[Collection entries]
○ ○ ○ ○

==> run a: inputs <==
==> flow/design.v <==
module cordic #(
    parameter data_width = 16,
    parameter iterations = 15
    )(
    input clk,
    input reset_n,
    input logic signed [data_width-1:0] angle,
    input logic signed [data_width-1:0] x_i,
    input logic signed [data_width-1:0] y_i,
    output logic signed [data_width-1:0] cos,
    output logic signed [data_width-1:0] sin,
    input valid_in,
    output logic valid_out
    );
    logic signed [data_width-1:0] atan_table [0:iterations-1];
    assign atan_table[0]  = 'd12867;   
    assign atan_table[1]  = 'd7596;    
    assign atan_table[2]  = 'd4013;    
    assign atan_table[3]  = 'd2037;    
    assign atan_table[4]  = 'd1021;    
    assign atan_table[5]  = 'd511;     
    assign atan_table[6]  = 'd256;     
    assign atan_table[7]  = 'd128;     
    assign atan_table[8]  = 'd64;      
    assign atan_table[9]  = 'd32;      
    assign atan_table[10] = 'd16;      
    assign atan_table[11] = 'd8;       
    assign atan_table[12] = 'd4;       
    assign atan_table[13] = 'd2;       
    assign atan_table[14] = 'd1;       
    logic signed [data_width-1:0] x [0:iterations], y [0:iterations], z [0:iterations];
    logic [$clog2(iterations)-1:0] iteration;
    logic valid_pipe [0:iterations];
    always_ff @(posedge clk or negedge reset_n) begin
        if (!reset_n) begin
            x[0] <= 0;
            y[0] <= 0;
            z[0] <= 0;
            valid_pipe[0] <= 0;
        end else if (valid_in) begin
            case (angle[15:14])
                2'b00: begin
                    x[0] <= x_i;
                    y[0] <= y_i;
                    z[0] <= angle;
                end
                2'b01: begin
                    x[0] <= -y_i;
                    y[0] <= x_i;
                    z[0] <= {2'b00, angle[13:0]};
                end
                2'b10: begin
                    x[0] <= -x_i;
                    y[0] <= -y_i;
                    z[0] <= {2'b11, angle[13:0]};
                end
                2'b11: begin
                    x[0] <= y_i;
                    y[0] <= -x_i;
                    z[0] <= -angle;
                end
            endcase
            valid_pipe[0] <= 1;
        end else begin
            valid_pipe[0] <= 0;
        end
    end
    genvar i;
    generate
        for (i = 0; i < iterations; i = i + 1) begin : cordic_pipeline
            always_ff @(posedge clk or negedge reset_n) begin
                if (!reset_n) begin
                    x[i+1] <= 0;
                    y[i+1] <= 0;
                    z[i+1] <= 0;
                    valid_pipe[i+1] <= 0;
                end else if (valid_pipe[i]) begin
                    if (z[i] < 0) begin
                        x[i+1] <= x[i] + (y[i] >>> i);
                        y[i+1] <= y[i] - (x[i] >>> i);
                        z[i+1] <= z[i] + atan_table[i];
                    end else begin
                        x[i+1] <= x[i] - (y[i] >>> i);
                        y[i+1] <= y[i] + (x[i] >>> i);
                        z[i+1] <= z[i] - atan_table[i];
                    end
                    valid_pipe[i+1] <= 1;
                end else begin
                    valid_pipe[i+1] <= 0;
                end
            end
        end
    endgenerate
    assign cos = x[iterations];
    assign sin = y[iterations];
    assign valid_out = valid_pipe[iterations];
endmodule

○ ○ ○ ○

▶ **TASK ITEM**:
Each line of the entries holding the string "posedge" should be found and copied.

▶ **EXPECTED ANSWER**:
    always_ff @(posedge clk or negedge reset_n) begin
            always_ff @(posedge clk or negedge reset_n) begin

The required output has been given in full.